Re: Systems!- Level 6 towards 7

Post by Quadalupe »

jacob wrote:
Thu Apr 15, 2021 4:30 pm
What this does show:
  • It conveys the increasing degree of resilience. You can snip several flows (lines) in WL7 w/o rendering it unfunctional. WL5 is more fragile.
  • There's a difference in kind between the stages and it's clear what it is. This makes the validity of levels easier to understand and hopefully unfreezes the "Well, according to the table I'm a level 4 on my spending and a level 6 on my vacation but I do 9 in my day job as a journalist so what am I really?"-incredulity loop.
What this does not show:
  • The flows only track one resource at a time and that resource changes from link to link. Tracking multiple resources would turn it into a royal mess of lines ... the graphic equivalent of spaghetti code. (This is why I've never bothered to explicitly draw my personal WoG. Heuristically it's a lot easier to experientially internalize a bunch of rules(*)(**))
  • There's mostly only one (sometimes two) side-effects.
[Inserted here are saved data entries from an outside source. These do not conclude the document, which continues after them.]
Background: an optimization exercise with open tools, aiming at small area, a short achievable clock period and few clock cycles per item. Do not read the settings as production practice. No run shown here included a check of the RTL's function; only the layout flow was run.

## flow/design.v (module list and top-level ports; edited modules follow where they fit)
// module poly_horner_seq: 1908 lines
// module phs_fa: 5 lines
module poly_horner_seq (
    input  logic               clk,
    input  logic               rst,
    input  logic               coeff_we,
    input  logic [3:0]         coeff_addr,
    input  logic signed [15:0] coeff_wdata,
    input  logic signed [15:0] x,
    input  logic               start,
    output logic               busy,
    output logic               done,
    output logic signed [31:0] sum,
    output logic               ovf
);
  // ...
==> flow/run.sh <==
#!/bin/bash
# synth_recipe.tcl (not shown) runs the flow's synth.tcl, then flattens the netlist and writes it again
# the make line also repeats each setting of config.mk as NAME=value (left out here)
make -C /OpenROAD-flow-scripts/flow DESIGN_CONFIG=/design/flow/config.mk WORK_HOME=/design/flow/orfs CLKGATE_MAP_FILE= SYNTH_SCRIPT=/design/flow/synth_recipe.tcl finish
==> flow/config.mk <==
export PLATFORM = sky130hd
export DESIGN_NAME = poly_horner_seq
export DESIGN_NICKNAME = poly_horner_seq
export VERILOG_FILES = /design/flow/design.v
export SDC_FILE = /design/flow/constraint.sdc
export NUM_CORES = 4
export LEC_CHECK = 0
export ABC_AREA = 1
export CAP_MARGIN = 20
export CORE_MARGIN = 2
export CORE_UTILIZATION = 40
export SLEW_MARGIN = 20
export SYNTH_HIERARCHICAL = 1
export SYNTH_MINIMUM_KEEP_SIZE = 0
==> flow/constraint.sdc <==
create_clock -name core_clock -period 9.0 [get_ports {clk}]
set_input_delay 1.8000 -clock core_clock [delete_from_list [all_inputs] [get_ports {clk}]]
set_output_delay 1.8000 -clock core_clock [all_outputs]
set_load 0.01 [all_outputs]
==> run notes, run 1 <==
Metal-1 WL=26.3 mm; commonest non-fill, non-tap cell in the layout=xor2_1; post-cts hold buffer count=0; post-route setup TNS=0 ns; Max-cap violations=0; Top Registers=r_coeff x176, r_acc x32, r_cprev x16; most frequent CP cell=fa_1; status=complete, no violations; DIE AREA=57,400 um^2; vias per inst=5.70; worst path required time=9.35 ns; Hold Crit Endpoint=r_cval[0]; buffering overhead=0.0413; worst hold start=r_cval[0]; starting density of the core=0.404; CTS resizes=0; Adder-Cell Fraction of Synth Area=0.261; largest family of logic cells by synthesized area=adder cells; post-synthesis cell area=22,200 um^2; H-tree lvl count=1; share of the synthesized area in the top cell type=0.281; critical path endpoint=r_acc[30]; Filler Cell Count=5,130; largest net degree at the start of global routing=50; met1 global-route usage=0.295; TritonCTS Buffers=30; CP max FO=49; Placed Cells=2,838; Synth area leader=edfxtp_1; post-synthesis mux area share=0; fin worst setup slack=2.82 ns; Biggest register=r_coeff; met3 Resource Use GR=0.0360; post-synthesis xor/xnor area fraction=0.120; gr ovfl total=0
==> run 2: changes to the inputs <==
--- a/flow/config.mk
+++ b/flow/config.mk
@@ -9,5 +9,6 @@
 export CAP_MARGIN = 20
 export CORE_MARGIN = 2
-export CORE_UTILIZATION = 40
+export CORE_UTILIZATION = 65
+export PLACE_DENSITY = 0.75
 export SLEW_MARGIN = 20
 export SYNTH_HIERARCHICAL = 1
==> run 2 against run 1 <==
  * Area after synthesis unchanged
  * First-iteration DRC count increased by 43%
  * Global-route usage rose by 13 points
  * Hold slack got worse by 0.0037 ns
  * Count of clock-buffer cells in the layout did not move
  * Die area is 38% lower
  * Utilization is 27 points higher
  * Via count increased by 3.4%
  * Non-clock buffer count down 2
==> run notes, run 2 <==
status=complete, no violations; post-synthesis cell area=22,200 um^2 (unchanged); area growth from synthesis to layout=8.59%; most common cell in the netlist=xor2_1; Worst Max-Slew Pin Slew=1.16 ns; Synth area leader=edfxtp_1; critical path endpoint=r_acc[26]; Final Max Tran Viols=0; arrival time of the worst setup path=6.95 ns; Via Count=17,100; Post-synth ARST share=0.154; Clk Latency, worst-skew pair=0.59 ns; RePlAce Congestion=0.980; DIE AREA=35,700 um^2 (-38%); Die Width=189 um; syn_nets=2,506; CP max FO=49 (unchanged); CP Capture Type=register; CTS Root Cell=clkbuf_16; RSZ-0062 raised after global routing=false; Final period util=0.736; Detail Route Antenna Nets=0; Levels on crit path=23; Die Ht=189 um; Biggest register=r_coeff; GRT Util Overall=0.358; TritonCTS Buffers=29 (-3.3%); PortBufs=74; Main synth FF type=edfxtp_1; clock sink total=266; share of the synthesized area in the top cell type=0.281 (unchanged); H-tree lvl count=1 (unchanged); Hold Vio Cnt, Final=0; Distinct cells, synth=56; vias per inst=6.59 (+16%); Worst-path clk slew=0.06 ns; crit-path max cell delay=0.66 ns; # diodes=0; Post-CTS Repair Setup Buffers=0; Buf/Inv on CP=3; starting density of the core=0.661 (+0.257); Iter 0 DRT Violations=1,939; largest net degree at the start of global routing=50 (unchanged); Place WS=2.42 ns; kind of critical path=reg -> reg; fin worst setup slack=2.37 ns (-0.444 ns); fmax=151 MHz; CTS tree=done; gr ovfl total=0 (unchanged); row count=67; Worst Setup SP=r_idx[0]; r2r startpoint=r_idx[0]; reg2reg path depth=23; # setup viols final=0; Post-synth EDFFs=208; initial antenna violation count=0; most frequent cells in the layout=xor2_1 (287), o22ai_1 (280), inv_1 (213); worst path required time=9.32 ns (-0.03 ns); most frequent CP cell=fa_1; syn_area_per_cell=10.5 um^2; clock skew=0.0302 ns; Post-Syn Instances=2,123; Cell Chain, Critical Path=buf_4 > nor2_4 > inv_2 > nor2_1 > a2111oi_2 > o21ai_1 > nand2_2 > o311ai_1 > inv_1 > fa_1 > fa_1 > fa_1 > fa_1 > ha_1 > a21oi_1 > nand2_1 > nor2_1 > nand2_4 > a31oi_4 > o21bai_2 > nand2_1 > nand2_1 > xor2_1; final instance area=24,100 um^2; Max-cap violations=0 (unchanged); max reg flops=176; CTS resizes=0 (unchanged); number of synthesized register bits=266; Cell Count, Final, Fillers Out=2,589; clk buf depth=3; Hold Crit Depth=2; Top Registers=r_coeff x176, r_acc x32, r_cprev x16; boundary pin count=75; crit start category=register; Pre-antenna DRT Iters=5; first-pass GRT wire length=98.1 mm; sequential area share after synthesis=0.343; WHS=0.467 ns; nets=2,502; RR Endpoint=r_acc[26]; vias in the first global route=17,800; DRC viols=0; post-route setup TNS=0 ns (unchanged); core area=33,600 um^2; Yosys Warn Count=7; HP Class=reg -> reg; Max-Slew Margin vs Limit=0.221; placed cell area=23,200 um^2; Commonest cells post-synth=xor2_1 (287), o22ai_1 (280), inv_1 (216), edfxtp_1 (208), fa_1 (200); Final Core Density=0.717; fin crit period=6.63 ns; share of layout cells above drive strength 1=0.0621; Synth area leaders=edfxtp_1 (28%), fa_1 (18%), xor2_1 (11%); Total Routed Length=62.6 mm; post-cts hold buffer count=0 (unchanged); Worst path slowest cell=inv_2; crit-path leading delay family=adder cells; post-DP HPWL=41.3 mm; Placed Cells=2,536 (-11%); drt wl/cell=24.2 um; commonest non-fill, non-tap cell in the layout=xor2_1; R2R setup slack=2.37 ns
run 2: cell count changes in the layout (fill, tap and decap cells not counted), moves of 3 or more:
cell and change:
inv_6 +4, inv_2 -3, clkinv_1 +4, bufinv_16 -3
run 2: area by class of cell:
| cell class | count | area (um^2) |
|---|---|---|
| multi-input cells | 1474 | 13100 |
| fillers | 2435 | 9500 |
| flip-flops and latches | 266 | 7620 |
| repair buffers | 109 | 1000 |
| inverters | 239 | 900 |
| clock buffers | 40 | 791 |
| well taps | 448 | 561 |
| clock inverters | 13 | 106 |
run 2: modules after synthesis, one instance, submodules excluded:
module,copies in the design,flops+latches,cell area [um^2]
phs_fa,195,0,20.0
poly_horner_seq,1,266,18300
run 2: cells by family after synthesis:
logic type / share of synthesized area
XOR/XNOR: 0.120
AND/OR/NAND/NOR: 0.0620
adder cells (fa/ha/maj): 0.261
flip-flops: 0.343
buffers and inverters: 0.0672
AO/OA/AOI/OAI: 0.147
run 2: tightest hold or removal path, delay by kind of cell (launching register included):
family                 cells  cell delay, ns
flip-flops                 1            0.32
buffers and inverters      1            0.05
AO/OA/AOI/OAI              1            0.06
run 2: worst min-delay path by stage:
stage | start | end | slack (ns)
final | r_cval[1] | r_cval[1] | 0.47
after global routing | r_ovf | r_ovf | 0.49
after CTS | r_ovf | r_ovf | 0.47
after floorplan | r_cval[5] | r_cval[5] | 0.42
after global placement | r_ovf | r_ovf | 0.45
after detailed placement | r_cval[1] | r_cval[1] | 0.46
run 2: routing by layer:
metal  vias up  part of all wire  GRT usage
met5         -                 0          0
met4         0             0.058      0.192
met3       283              0.10     0.0777
met2      1083              0.47      0.587
met1      8315              0.36      0.446
li1       7384                 -          -

==> what the ideal ports hide <==
In the flow no input, the clock included, has a driving cell. The finished layouts below were timed again as built, in two steps.
Step 1 sets driving cells, clkbuf_16 on the clock port and buf_2 on the other inputs (assumed; they add their load-dependent delay and slew).
Step 2, shift: input delay + t, output delay - t, t = (earliest + latest rising clock arrival at the registers) / 2. This alone moves slack from input paths to output paths.
Slacks: ideal ports / drivers / drivers and shift; pairs: ideal ports / drivers.
| run | t, ns | slack for setup (ns) | worst register clock-pin slew, ns |
|---|---|---|---|
| run 1 | 0.637 | 2.819 / 2.819 / 2.819 | 0.06 / 0.06 |
| run 2 | 0.633 | 2.374 / 2.374 / 2.374 | 0.06 / 0.06 |
After both steps every run listed still meets setup and hold.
This means that tensegrity is ignored. In reality you want more, including accounting for negative ones.
  • Telicity is not distinguished. You can not see whether one part of the system is hurting or helping another part of how "healthy" the "whole of the system" is. The diagram does not show goals. This is not a diagram of a WoG.
  • It mainly shows the "food+garden"-subsystems with one reference to "fitness" in WL7.
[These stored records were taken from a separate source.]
What follows belongs to an exercise in optimizing a design on an open flow for small area; a production flow would make more cautious choices.
At most, simulation tests tie the RTL to the original design; equivalence was not proved.
No activity file was given, so power comes from the tool's default toggle rates.

## fano_decoder_top
module fano_decoder_top (
    input  logic       clk,
    input  logic       nlocal_rst,
    input  logic       i_vld,
    input  logic [1:0] i_branch,
    output logic       o_vld,
    output logic       o_dec_sym
);
For scale: about 1,800 cells after synthesis, about 310 flip-flops, ~7 I/O pins, roughly 17,000 um^2 of cells after synthesis.
==> flow/config.mk <==
export PLATFORM = sky130hd
export DESIGN_NAME = fano_decoder_top
export DESIGN_NICKNAME = fano_decoder_top
export VERILOG_FILES = /design/flow/design.v
export SDC_FILE = /design/flow/constraint.sdc
export NUM_CORES = 4
export LEC_CHECK = 0
export CAP_MARGIN = 20
export CORE_MARGIN = 2
export CORE_UTILIZATION = 40
export CTS_BUF_LIST = sky130_fd_sc_hd__clkbuf_4 sky130_fd_sc_hd__clkbuf_8
export CTS_CLUSTER_DIAMETER = 60
export CTS_CLUSTER_SIZE = 12
export SLEW_MARGIN = 20
==> flow/constraint.sdc <==
create_clock -name core_clock -period 8.0 [get_ports {clk}]
set_input_delay 1.6000 -clock core_clock [delete_from_list [all_inputs] [get_ports {clk}]]
set_output_delay 1.6000 -clock core_clock [all_outputs]
set_load 0.01 [all_outputs]
run.sh (not shown) runs the stock make flow with config.mk's settings and CLKGATE_MAP_FILE= SYNTH_SCRIPT=/design/flow/synth_recipe.tcl, a recipe that flattens the netlist after the stock synthesis.
Change:
--- a/flow/design.v
+++ b/flow/design.v
@@ -29,23 +29,22 @@
     logic [NSRCH-1:0][1:0] rx_q;
     logic [WIN-1:0]        dec_q;
     logic [NSRCH-1:0]      worst_q;
     logic [11:0]           hist_q;
     logic        bm_ed_q;
     logic        bm_ep_q;
     logic        bm_w_q;
     logic signed [13:0] t_q;
-    logic [13:0]        t_run;
     logic signed [15:0] mc_q;
     logic signed [15:0] mp_q;
     logic signed [15:0] ms_c;
     logic clr;
     logic s_idle, s_mc2, s_mc3, s_fm, s_bm0, s_bm2, s_bm3;
-    logic ms_ge_t, mp_ge_t, mp_below_next, at_norm;
+    logic ms_ge_t, mp_below_next, at_norm;
     logic fwd_move, back_move, start_fwd, mark_worst, t_up, t_down, norm;
     logic worst_here;
     logic [5:0]  rd_idx;
     logic [1:0]  rd_rx;
     logic        rd_worst;
     logic [5:0]  wr_idx;
     logic [6:0]  ptr_sum;
     logic        p_at_max;
@@ -88,58 +87,54 @@
             3'b010:  bm_val = -16'sd4;
             3'b100:  bm_val = -16'sd2;
             3'b111:  bm_val = 16'sd10;
             default: bm_val = 16'sd4;
         endcase
     end
     logic signed [15:0] m_sum;
     assign m_sum = (state_q[3] ? mp_q : mc_q) + bm_val;
+    logic signed [13:0] t_next;
     logic signed [13:0] ms_hi;
     logic signed [13:0] mp_hi;
     assign ms_c  = m_sum;
     assign ms_hi = ms_c[15:2];
     assign mp_hi = mp_q[15:2];
-    function automatic logic cmp_ge(input logic [13:0] x, input logic [13:0] y, input logic ge_in);
-        logic c;
-        logic xi, yi;
-        c = ge_in;
-        for (int i = 0; i < 14; i++) begin
-            xi = (i == 13) ? !x[i] : x[i];
-            yi = (i == 13) ? y[i] : !y[i];
-            c = (xi & yi) | ((xi | yi) & c);
-        end
-        cmp_ge = c;
-    endfunction
-    logic mp_cmp;
-    assign ms_ge_t       = cmp_ge(ms_hi, t_q, 1'b1);
-    assign mp_cmp        = cmp_ge(mp_hi, t_q, !s_fm);
-    assign mp_ge_t       = mp_cmp;
-    assign mp_below_next = !mp_cmp && !(!t_q[13] && t_run[13]);
+    assign t_next        = t_q + 14'sd1;
+    logic ms_ge_c, mp_ge_c;
+    logic ms_ge_q, mp_ge_q;
+    assign ms_ge_c       = ms_hi >= t_q;
+    assign mp_ge_c       = mp_hi >= t_q;
+    always_ff @(posedge clk) begin
+        ms_ge_q <= ms_ge_c;
+        mp_ge_q <= mp_ge_c;
+    end
+    assign ms_ge_t       = ms_ge_q;
+    assign mp_below_next = mp_hi < t_next;
     assign at_norm       = t_q == 14'sd64;
     assign fwd_move   = s_mc3 && ms_ge_t;
-    assign back_move  = (s_mc3 && !ms_ge_t && mp_ge_t) || (s_bm3 && worst_here && mp_ge_t);
-    assign t_down     = (s_mc3 && !ms_ge_t && !mp_ge_t) || (s_bm3 && worst_here && !mp_ge_t);
+    assign back_move  = (s_mc3 && !ms_ge_q && mp_ge_q) || (s_bm3 && worst_here && mp_ge_c);
+    assign t_down     = (s_mc3 && !ms_ge_q && !mp_ge_q) || (s_bm3 && worst_here && !mp_ge_c);
     assign t_up       = s_fm && mp_below_next;
     assign norm       = s_idle && at_norm && norm_en_q;
     assign mark_worst = s_bm3 && !worst_here;
     assign start_fwd  = (s_idle && ptr_q != 6'd0) || mark_worst;
     always_comb begin
         state_d = state_q;
         case (state_q)
             S_INIT: state_d = S_IDLE;
             S_IDLE: if (ptr_q != 6'd0) state_d = S_MC1;
             S_MC1:  state_d = S_MC2;
             S_MC2:  state_d = S_MC3;
-            S_MC3:  state_d = ms_ge_t ? S_FM : (mp_ge_t ? S_BM0 : S_IDLE);
+            S_MC3:  state_d = ms_ge_q ? S_FM : (mp_ge_q ? S_BM0 : S_IDLE);
             S_FM:   state_d = S_IDLE;
             S_BM0:  state_d = S_BM1;
             S_BM1:  state_d = S_BM2;
             S_BM2:  state_d = S_BM3;
-            S_BM3:  state_d = worst_here ? (mp_ge_t ? S_BM0 : S_IDLE) : S_MC1;
+            S_BM3:  state_d = worst_here ? (mp_ge_c ? S_BM0 : S_IDLE) : S_MC1;
             default: state_d = S_INIT;
         endcase
     end
     always_ff @(posedge clk) begin
         if (!nlocal_rst) begin
             state_q <= S_INIT;
         end else begin
             state_q <= state_d;
@@ -215,16 +210,17 @@
         if (clr) begin
             hist_q <= '0;
         end else if (h_down) begin
             hist_q <= {hist_q[10:0], fwd_move ? pick : dec_q[PTR_MAX-1]};
         end else if (h_up) begin
             hist_q <= {dec_above[ptr_q], hist_q[11:1]};
         end
     end
+    logic [13:0] t_run;
     always_comb begin
         t_run[0] = 1'b1;
         for (int i = 1; i < 14; i++) begin
             t_run[i] = t_run[i-1] & (t_q[i-1] ^ t_down);
         end
     end
     always_ff @(posedge clk) begin
         if (clr) begin
The changed run completed without violations.
Cell area grows by 5.2%.
Flip-flop and latch count goes up by 2.
First-iteration DRC count climbs by 16%.
Worst hold slack improved by 37 ps.
Wire length increases by 11%.
Critical path depth goes down by 7.
Setup slack is better by 550 ps.
Only the layout flow was run in the second run of this note; the RTL was not checked for function there.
This is a great example of what I mean by Dennett style. Jacob posted some explanations on WL5/6/7, I tried to make it clear for myself by making some diagrams. Jacob then gave some pointers to what the graphs did show, and what they still lacked. This gives me valuable feedback on where my thinking, or at least my graphs, are still lacking. This'll help me iterate further and grok it more.

I'm still chewing on the actual feedback, I'll check in later when I have some coherent thoughts!